Exercise objective: Write out exactly the lines from the start of the entries through the one that contains "instruction-fetch front end.", including both.

[Data records]
*** Block opens ***

### config.mk
export PLATFORM = sky130hd
export DESIGN_NAME = fetch_stage
export DESIGN_NICKNAME = d
export VERILOG_FILES = /design/src/rtl/fetch_stage_pkg.sv /design/src/rtl/fetch_stage_fifo.sv /design/src/rtl/fetch_stage.sv
export SDC_FILE = /design/constraint.sdc
export NUM_CORES = 1
export LEC_CHECK = 0
export ABC_AREA = 0
export BUFFER_PORTS_ARGS = -buffer_cell sky130_fd_sc_hd__buf_2
export CAP_MARGIN = 20
export CELL_PAD_IN_SITES_DETAIL_PLACEMENT = 1
export CELL_PAD_IN_SITES_GLOBAL_PLACEMENT = 1
export CORE_ASPECT_RATIO = 1.5
export CORE_MARGIN = 2
export CORE_UTILIZATION = 45
export CTS_CLUSTER_SIZE = 25
export DETAILED_ROUTE_END_ITERATION = 12
export GPL_TIMING_DRIVEN = 1
export PLACE_DENSITY_LB_ADDON = 0.1
export SYNTH_ARGS = -nofsm -noshare
export SYNTH_HDL_FRONTEND = slang
export SYNTH_SLANG_ARGS = --single-unit
export TNS_END_PERCENT = 5
### constraint.sdc
create_clock -name clk -period 3.5 [get_ports clk]
set_clock_uncertainty 0.05 [all_clocks]
set_input_delay 0 -clock clk [delete_from_list [all_inputs] [get_ports clk]]
set_output_delay 0 -clock clk [all_outputs]
set_load 0.1 [all_outputs]
### src/rtl/fetch_stage_pkg.sv
// Shared types and constants for the instruction-fetch front end.
package fetch_stage_pkg;

  typedef logic [31:0] word;

  typedef enum logic {
    BRANCH_DISABLE = 1'b0,
    BRANCH_ENABLE  = 1'b1
  } branch_en_t;

  typedef enum logic {
    FETCH_RUN   = 1'b0,
    FETCH_FLUSH = 1'b1
  } fetch_state_t;

  localparam word FETCH_RESET_PC = 32'h0000_0000;

  // Instruction fetches are always word aligned.
  function automatic word word_align(input word addr);
    return addr & ~word'(3);
  endfunction

endpackage

### src/rtl/fetch_stage_fifo.sv
// Synchronous FIFO with a synchronous flush and an occupancy count.
// The head is read straight from registered storage and reads as zero when empty.
module fetch_fifo #(
  parameter int DEPTH = 4,
  parameter int WIDTH = 32
) (
  input  logic                     clk,
  input  logic                     rst_n,
  input  logic                     flush,
  input  logic                     push,
  input  logic [WIDTH-1:0]         push_data,
  input  logic                     pop,
  output logic [WIDTH-1:0]         head,
  output logic [$clog2(DEPTH):0]   count
);

  localparam int AW = $clog2(DEPTH);
  localparam int CW = AW + 1;

  logic [WIDTH-1:0] mem [DEPTH];
  logic [AW-1:0]    wr_ptr;
  logic [AW-1:0]    rd_ptr;
  logic             empty;
  logic             full;
  logic             do_push;
  logic             do_pop;

  assign empty   = (count == '0);
  assign full    = (count == CW'(DEPTH));
  assign do_push = push && !full;
  assign do_pop  = pop && !empty;
  assign head    = empty ? '0 : mem[rd_ptr];

  always_ff @(posedge clk or negedge rst_n) begin
    if (!rst_n) begin
      wr_ptr <= '0;
      rd_ptr <= '0;
      count  <= '0;
    end else if (flush) begin
      // A flush wins over a same-cycle pop; the pop is simply absorbed.
      wr_ptr <= '0;
      rd_ptr <= '0;
      count  <= '0;
    end else begin
      if (do_push) wr_ptr <= wr_ptr + AW'(1);
      if (do_pop)  rd_ptr <= rd_ptr + AW'(1);
      count <= count + CW'(do_push) - CW'(do_pop);
    end
  end

  always_ff @(posedge clk) begin
    if (do_push && !flush) mem[wr_ptr] <= push_data;
  end

  no_push_when_full: assert property (@(posedge clk) disable iff (!rst_n)
    !(push && full && !flush));

endmodule

### src/rtl/fetch_stage.sv
// Instruction-fetch front end: PC, credit-limited imem requests, response FIFO to decode,
// and redirect handling that drains stale in-flight responses before refetching.
module fetch_stage
  import fetch_stage_pkg::*;
#(
  parameter word RESET_PC        = FETCH_RESET_PC,
  parameter int  FIFO_DEPTH      = 4,
  parameter int  MAX_OUTSTANDING = 4
) (
  input  logic         clk,
  input  logic         rst_n,
  input  branch_en_t   branch_scs,
  input  word          branch_add_in,
  output logic         imem_req_valid,
  input  logic         imem_req_ready,
  output word          imem_req_addr,
  input  logic         imem_resp_valid,
  input  word          imem_resp_data,
  output logic         if_valid,
  input  logic         if_ready,
  output word          if_instr,
  output word          if_pc,
  output fetch_state_t state_dbg
);

  localparam int OW   = $clog2(MAX_OUTSTANDING + 1);
  localparam int FW   = $clog2(FIFO_DEPTH) + 1;
  localparam int SW   = $clog2(MAX_OUTSTANDING) + 1;
  localparam int SUMW = ((OW > FW) ? OW : FW) + 1;

  // Handshakes: a transfer happens on a rising edge where valid && ready are both high;
  // valid never depends on ready, and the payload is stable whenever valid is high.

  word               pc;
  fetch_state_t      state;
  logic [OW-1:0]     outstanding;
  logic [OW-1:0]     stale_cnt;
  logic [OW-1:0]     redirect_stale;
  logic [FW-1:0]     fifo_count;
  logic [SW-1:0]     side_count;
  logic [SUMW-1:0]   credit_used;
  logic [63:0]       fifo_head;
  word               side_head;
  logic              redirect;
  logic              req_fire;
  logic              resp_keep;
  logic              if_pop;

  assign redirect    = (branch_scs == BRANCH_ENABLE);
  assign credit_used = SUMW'(outstanding) + SUMW'(fifo_count);

  // Credits count every request that could still land in the FIFO, so a push never finds it full.
  assign imem_req_valid = rst_n && (state == FETCH_RUN) && !redirect &&
                          (credit_used < SUMW'(FIFO_DEPTH)) &&
                          (outstanding < OW'(MAX_OUTSTANDING));
  assign imem_req_addr  = pc;
  assign req_fire       = imem_req_valid && imem_req_ready;

  // Responses racing a redirect, or owed to a pre-redirect request, never reach decode.
  assign resp_keep      = imem_resp_valid && (stale_cnt == '0) && !redirect;
  assign redirect_stale = outstanding - OW'(imem_resp_valid);

  assign if_valid  = (fifo_count != '0);
  assign if_pop    = if_valid && if_ready;
  assign if_instr  = fifo_head[63:32];
  assign if_pc     = fifo_head[31:0];
  assign state_dbg = state;

  always_ff @(posedge clk or negedge rst_n) begin
    if (!rst_n) begin
      pc          <= RESET_PC;
      state       <= FETCH_RUN;
      outstanding <= '0;
      stale_cnt   <= '0;
    end else begin
      outstanding <= outstanding + OW'(req_fire) - OW'(imem_resp_valid);
      if (redirect) begin
        pc        <= word_align(branch_add_in);
        stale_cnt <= redirect_stale;
        state     <= (redirect_stale != '0) ? FETCH_FLUSH : FETCH_RUN;
      end else begin
        if (req_fire) pc <= pc + 32'd4;
        if (imem_resp_valid && (stale_cnt != '0)) stale_cnt <= stale_cnt - OW'(1);
        if ((state == FETCH_FLUSH) &&
            ((stale_cnt == '0) || ((stale_cnt == OW'(1)) && imem_resp_valid)))
          state <= FETCH_RUN;
      end
    end
  end

  // Address of each live request, consumed in order as its response is kept.
  fetch_fifo #(
    .DEPTH (MAX_OUTSTANDING),
    .WIDTH (32)
  ) u_side_q (
    .clk       (clk),
    .rst_n     (rst_n),
    .flush     (redirect),
    .push      (req_fire),
    .push_data (pc),
    .pop       (resp_keep),
    .head      (side_head),
    .count     (side_count)
  );

  fetch_fifo #(
    .DEPTH (FIFO_DEPTH),
    .WIDTH (64)
  ) u_instr_q (
    .clk       (clk),
    .rst_n     (rst_n),
    .flush     (redirect),
    .push      (resp_keep),
    .push_data ({imem_resp_data, side_head}),
    .pop       (if_pop),
    .head      (fifo_head),
    .count     (fifo_count)
  );

  resp_needs_outstanding: assert property (@(posedge clk) disable iff (!rst_n)
    !(imem_resp_valid && (outstanding == '0)));

  kept_resp_has_address: assert property (@(posedge clk) disable iff (!rst_n)
    resp_keep |-> (side_count != '0));

endmodule

# == Yosys cells after proc, flatten, opt, wreduce, memory -nomap -nowiden ==
# Memory sizes are Yosys's and may differ from the RTL's.
# Index checks and enable logic that the tools add are counted.
# op_classes
addsub,14
magnitude_cmp,2
eq_ne,3
n_mux,23
bitwise_logic,1
n_reduce_logical,36
# ops
operator,n
32-bit 2-to-1 mux,3
64-bit 2-to-1 mux,1
"32-bit by 3-bit adder with 32-bit output, second input constant",1
1-bit logical AND,17
2-bit 2-to-1 mux,8
2-bit nonzero test,7
3-bit 2-to-1 mux,4
3-bit by 1-bit subtractor with 3-bit output,4
3-bit by 1-bit adder with 3-bit output,3
3-bit zero test,3
3-bit nonzero test,3
"2-bit by 1-bit adder with 2-bit output, second input constant",4
1-bit 2-to-1 mux,7
"3-bit == test, second input constant",2
1-bit zero test,5
3-bit by 3-bit adder with 4-bit output,1
"4-bit by 3-bit less-than comparator with 1-bit output, second input constant",1
"3-bit by 1-bit == test with 1-bit output, second input constant",1
"3-bit less-than comparator, second input constant",1
"3-bit by 1-bit subtractor with 3-bit output, second input constant",1
1-bit logical OR,1
1-bit NOT,1
# word_totals
register_bits,53
ramBits,384
inputBits,70
output_inout_bits,99
wordCells,91
n_memories,2
# memory_table
name,depth,word_bits,rd,rd_ports_with_merged_regs,write_ports,line,source
u_instr_q.mem,4,64,1,0,1,fetch_stage_fifo.sv:20,logic [WIDTH-1:0] mem [DEPTH];
u_side_q.mem,4,32,1,0,1,fetch_stage_fifo.sv:20,

# == Longest topological paths before layout ==
# depth
ltp_word,10
mapped_depth,13
ltp_nobuf,11

# == Hierarchy ==
# From an unflattened synthesis, not the netlist that was laid out.
# hier_totals
hier_cells,962
area_unflattened_um2,17740.8
# modules_own_cells
module,instances,cells_each,area_per_inst_um2,seq_area_each_um2
fetch_fifo at u_instr_q,1,452,10119.7,7862.5
fetch_fifo at u_side_q,1,251,5307.6,4018.9
fetch_stage,1,259,2313.5,925.9

# == Worst setup path after synthesis ==
# No wires, ideal clock.
# synth_path
kind,register to register
startpoint,register stale_cnt[0]
endpoint,"memory u_instr_q.mem[1][10], enable pin"
setup_ns,0.428
arrival_time_ns,2.902
required_time_ns,3.022
path_slack_ns,0.120
stages_incl_launch_ff,6
n_path_buf,0
period_less_slack_ns,3.380
path_cell_list,dfrtp_1 -> inv_1 -> ha_1 -> nand3b_1 -> a211oi_1 -> and2_1
# synth_between
elab_chain_len,7
# synth_rtl
item,line,source
"start, declared",fetch_stage.sv:37,logic [OW-1:0] stale_cnt;
"start signal, assigned",fetch_stage.sv:79,stale_cnt <= redirect_stale;
"start signal, assigned",fetch_stage.sv:83,if (imem_resp_valid && (stale_cnt != '0)) stale_cnt <= stale_cnt - OW'(1);
3-bit zero test,fetch_stage.sv:60,assign resp_keep = imem_resp_valid && (stale_cnt == '0) && !redirect;
1-bit logical AND (2 in series),fetch_stage.sv:60,
1-bit logical AND,fetch_stage_fifo.sv:30,assign do_push = push && !full;
1-bit logical AND,fetch_stage_fifo.sv:52,if (do_push && !flush) mem[wr_ptr] <= push_data;
1-bit 2-to-1 mux,fetch_stage_fifo.sv:52,
1-bit 2-to-1 mux (not written as such),fetch_stage_fifo.sv:52,
"end, declared",fetch_stage_fifo.sv:20,
# No other way between the ends.

# == Final worst setup path ==
# layout_path
startpoint,register outstanding[1]
endpoint,"memory u_side_q.mem[4][25], in the netlist u_side_q.mem[2][25], enable pin"
# layout_between
elab_chain_len,9
word_cells_on_any_way,10
cone_classes,1 x add/sub; 2 x order compare; 2 x mux; 5 x reduce/logical
# layout_rtl
item,line,source
"start, declared",fetch_stage.sv:36,logic [OW-1:0] outstanding;
"start signal, assigned",fetch_stage.sv:76,outstanding <= outstanding + OW'(req_fire) - OW'(imem_resp_valid);
3-bit by 3-bit adder with 4-bit output,fetch_stage.sv:50,assign credit_used = SUMW'(outstanding) + SUMW'(fifo_count);
4-bit by 3-bit less-than comparator with 1-bit output,fetch_stage.sv:54,(credit_used < SUMW'(FIFO_DEPTH)) &&
1-bit logical AND,fetch_stage.sv:53,assign imem_req_valid = rst_n && (state == FETCH_RUN) && !redirect &&
1-bit logical AND (*),fetch_stage.sv:54,
1-bit logical AND (*),fetch_stage.sv:57,assign req_fire = imem_req_valid && imem_req_ready;
1-bit logical AND (*),fetch_stage_fifo.sv:30,
1-bit logical AND (*),fetch_stage_fifo.sv:52,
1-bit 2-to-1 mux (*),fetch_stage_fifo.sv:52,
1-bit 2-to-1 mux (not written as such) (*),fetch_stage_fifo.sv:52,
"end, declared",fetch_stage_fifo.sv:20,
# Every way passes the cells marked *; elsewhere a longest branch is shown, timed or not.

==> flow_summary.json <==
{
  "synth_cells": 934,
  "cts_tree": "yes",
  "overflow": 0,
  "drt.antenna.violating_nets": 0,
  "placed_area_sq_mm": 0.0188,
  "coreArea_sq_mm": 0.0377,
  "stdcell_area_sq_mm": 0.0207,
  "share_of_the_synthesized_area_in_compound_gates_ao_oa_aoi_oai": 0.0244,
  "finalHoldViolations": 0,
  "crit_path_max_incr_delay_ns": 0.48,
  "grt_antenna_before_repair": 0,
  "pwr-share-seq": 0.391,
  "routed_via_density": 5.33,
  "synth_seq_area_share": 0.724,
  "grt_first_pass_wirelength_um": 56700,
  "place.detailed.hpwl_um": 22200,
  "sort_of_element_at_the_end_of_the_critical_path": "flop",
  "clock.fmax_mhz": 349,
  "clock-sinks": 423,
  "fraction_of_synthesized_cell_area_in_xor_and_xnor_cells": 0.00815,
  "number_of_buffers_inserted_by_port_buffering": 164,
  "clk-insertion-delay-late_ns": 0.54,
  "final_period_minus_worst_setup_slack_ns": 2.86,
  "fraction_of_final_layout_cells_sized_beyond_drive_strength_1": 0.296,
  "synth.area.mux_share": 0.126,
  "detailedRoute.firstIterationViolations": 425,
  "cts_inserted_buffers": 40,
  "io_pins": 169,
  "cts.clk_slew.worst_paths_ns": 0.06,
  "n_fill_cell": 3532,
  "crit_arrival_ns": 3.04,
  "maxCapViolCount": 0,
  "post-route-drc-count": 0,
  "grt.total_usage": 0.187,
  "synth_top_area_cell": "sky130_fd_sc_hd__edfxtp_1",
  "dieArea_sq_mm": 0.0398,
  "net-switching-power_w": 0.00610,
  "dominant_combinational_cell_family_by_area_after_synthesis": "multiplexers",
  "initial_utilization": 0.456,
  "die-height_um": 243,
  "fp.dieW_um": 164,
  "synth_cell_types": 57,
  "cts-htree-levels": 2,
  "postSynth.asyncResetShare": 0.121,
  "dr.pass1.iters": 6,
  "first_global_vias": 10100,
  "worst_pin_slew_ns": 0.848,
  "top_ff_cell_synth": "sky130_fd_sc_hd__edfxtp_1",
  "critPathTopFamily": "simple AND/OR/NAND/NOR gates",
  "clockPowerShare": 0.262,
  "cts-resized-gates": 0,
  "leading_cell_type_in_the_layout_fill_and_taps_excluded": "sky130_fd_sc_hd__edfxtp_1",
  "worstPathMaxFanout": 23,
  "power_per_cell_area_mw_per_mm2": 733,
  "post_synthesis_average_cell_area_sq_um": 18.4,
  "grt_start_max_net_pins": 65,
  "synth_top_area_frac": 0.650,
  "total_wire_length_um": 36000,
  "period_share": 0.818,
  "rsz_0062_raised_after_global_routing": "false",
  "commonest_cells_after_routing_fill_and_taps_aside": "sky130_fd_sc_hd__edfxtp_1 (372), sky130_fd_sc_hd__buf_2 (164), sky130_fd_sc_hd__mux4_2 (93)",
  "peakVddDrop_mv": 0.527,
  "synth_fa_ha_area_frac": 0.0195,
  "worstHoldPathType": "input port to flop",
  "worstPathBufferInverterCount": 2,
  "synth_warnings": 0,
  "power.share.combinational": 0.347,
  "critical_path.cell_chain": "ha_1 -> a311oi_1 -> and4_1 -> inv_2 -> a21oi_2 -> and2_1 -> buf_12",
  "cts_buffer_depth": 3,
  "synth.top_cells.by_area": "sky130_fd_sc_hd__edfxtp_1 (65%), sky130_fd_sc_hd__mux4_2 (12%), sky130_fd_sc_hd__dfrtp_1 (7.4%)",
  "root_buffer": "sky130_fd_sc_hd__clkbuf_16",
  "critical_path.startpoint_type": "flop",
  "accumulated_negative_setup_slack_ns": 0,
  "dr_total_vias": 9175,
  "routed_wire_length_per_instance_um": 20.9,
  "critPathSlowestCell": "sky130_fd_sc_hd__and2_1",
  "timing_worst_setup_path_type": "flop to flop",
  "finalNetCount": 1300,
  "timing.final.max_slew_violations": 0,
  "netlist_area_sq_mm": 0.0172,
  "finalSetupViolCount": 0,
  "run_status": "finished, final reports clean",
  "antenna_cells": 0,
  "ys_seq_elements": 423,
  "gp_congestion": 0.788,
  "cell_internal_pwr_w": 0.00911,
  "power.static_leakage_nw": 7.33,
  "fp_rows": 87,
  "synth-simple-area-share": 0.0804,
  "synth_enable_flop_cells": 372,
  "cp.required_ns": 3.68,
  "switching_share": 0.401,
  "slew-limit-headroom": 0.435,
  "areaGrowthSynthToFinish_pct": 20.7
}
==> worst paths after layout <==
kind                                     from             endpoint  slack (ns)  cells after the start
max                            outstanding[1]  u_side_q.mem[2][25]        0.64                      7
min                                branch_scs    imem_req_addr[23]        0.02                      3
max reg2reg                    outstanding[1]  u_side_q.mem[2][25]        0.64                      7
min reg2reg                u_side_q.wr_ptr[0]   u_side_q.wr_ptr[0]        0.51                      1
max in group asynchronous               rst_n  u_instr_q.rd_ptr[0]        2.67                      3
min in group asynchronous               rst_n    imem_req_addr[23]        0.19                      3
==> through the flow <==
step	hold slack, ns	setup slack [ns]	total power [W]	std cells	util
floorplan	-0.346	0.120	0.0104	939	-
global route	0.0463	0.399	0.0158	1723	0.551
global placement	0.164	0.666	0.0113	1575	0.499
detailed placement	0.172	0.610	0.0113	1575	0.499
CTS	0.0101	0.574	0.0155	1723	0.551
finish	0.0170	0.638	0.0152	1723	0.551
==> synthesized netlist by cell type, drive strengths merged, types with 3 or more instances <==
master  number
a31o         3
and2        75
nor2b       33
nand2       44
ha          22
nand4       10
a21oi        7
mux2i        6
xor2         6
nand3       22
edfxtp     372
buf         22
inv         21
and3         7
nor3         5
a221o        4
or3          4
xnor2       10
mux4        93
a31oi        3
clkbuf      24
o311ai       6
nor2        30
dfrtp       51
o21ai       19
o211ai       9
fa           3
o31ai        3
==> layout make-up <==
| cell class | count | area [sq um] | share of cell area |
|---|---|---|---|
| Clock inverter | 24 | 149 | 0.00718 |
| Timing Repair Buffer | 270 | 1920 | 0.0926 |
| Clock buffer | 47 | 1050 | 0.0505 |
| Inverter | 22 | 82.6 | 0.00398 |
| Tap cell | 489 | 612 | 0.0295 |
| Sequential cell | 423 | 12500 | 0.600 |
| Multi-Input combinational cell | 448 | 4480 | 0.216 |
==> state kept, by name, summed over array words and instances (netlist names) <==
signal / cells
imem_req_addr: 30
outstanding: 3
stale_cnt: 3
state_dbg: 1
u_instr_q.count: 3
u_instr_q.mem: 252
u_instr_q.rd_ptr: 2
u_instr_q.wr_ptr: 2
u_side_q.count: 3
u_side_q.mem: 120
u_side_q.rd_ptr: 2
u_side_q.wr_ptr: 2
==> logic make-up (layout without fill, tap and decap cells) <==
kind of cell | count (synthesis) | count (layout)
flip-flops | 423 | 423
other | 1 | 6
AND/OR/NAND/NOR | 240 | 240
AO/OA/AOI/OAI | 61 | 61
multiplexers | 100 | 100
XOR/XNOR | 16 | 16
adder cells (fa/ha/maj) | 25 | 25
buffers and inverters | 68 | 363
==> per-layer routing <==
metal  GRT usage  routed length (um)  vias to the layer above
met4      0.0609                 986                        0
li1            -                   -                     4187
met2       0.338               19000                      192
met1       0.232               14700                     4739
met5           0                   0                        -
met3      0.0245                1330                       57
==> repair_timing <==
item	CTS	global route
hold buffers	77	0
buffers inserted	0	0
hold endpoints to repair	215	0
==> power groups by stage <==
stage	combinational [W]	clock (W)	sequential (W)
after floorplan	0.00415	0	0.00621
after global placement	0.00525	0	0.00605
after detailed placement	0.00528	0	0.00607
after CTS	0.00536	0.00413	0.00596
after global routing	0.00553	0.00430	0.00599
final	0.00527	0.00399	0.00595
==> tightest hold or removal path: stages <==
cell and delay [ns]:
sky130_fd_sc_hd__buf_2 0.27, sky130_fd_sc_hd__nand2_1 0.19, sky130_fd_sc_hd__o211ai_1 0.10
Power figures use the tool's default switching activity.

*** Block closes ***

Written response:
### config.mk
export PLATFORM = sky130hd
export DESIGN_NAME = fetch_stage
export DESIGN_NICKNAME = d
export VERILOG_FILES = /design/src/rtl/fetch_stage_pkg.sv /design/src/rtl/fetch_stage_fifo.sv /design/src/rtl/fetch_stage.sv
export SDC_FILE = /design/constraint.sdc
export NUM_CORES = 1
export LEC_CHECK = 0
export ABC_AREA = 0
export BUFFER_PORTS_ARGS = -buffer_cell sky130_fd_sc_hd__buf_2
export CAP_MARGIN = 20
export CELL_PAD_IN_SITES_DETAIL_PLACEMENT = 1
export CELL_PAD_IN_SITES_GLOBAL_PLACEMENT = 1
export CORE_ASPECT_RATIO = 1.5
export CORE_MARGIN = 2
export CORE_UTILIZATION = 45
export CTS_CLUSTER_SIZE = 25
export DETAILED_ROUTE_END_ITERATION = 12
export GPL_TIMING_DRIVEN = 1
export PLACE_DENSITY_LB_ADDON = 0.1
export SYNTH_ARGS = -nofsm -noshare
export SYNTH_HDL_FRONTEND = slang
export SYNTH_SLANG_ARGS = --single-unit
export TNS_END_PERCENT = 5
### constraint.sdc
create_clock -name clk -period 3.5 [get_ports clk]
set_clock_uncertainty 0.05 [all_clocks]
set_input_delay 0 -clock clk [delete_from_list [all_inputs] [get_ports clk]]
set_output_delay 0 -clock clk [all_outputs]
set_load 0.1 [all_outputs]
### src/rtl/fetch_stage_pkg.sv
// Shared types and constants for the instruction-fetch front end.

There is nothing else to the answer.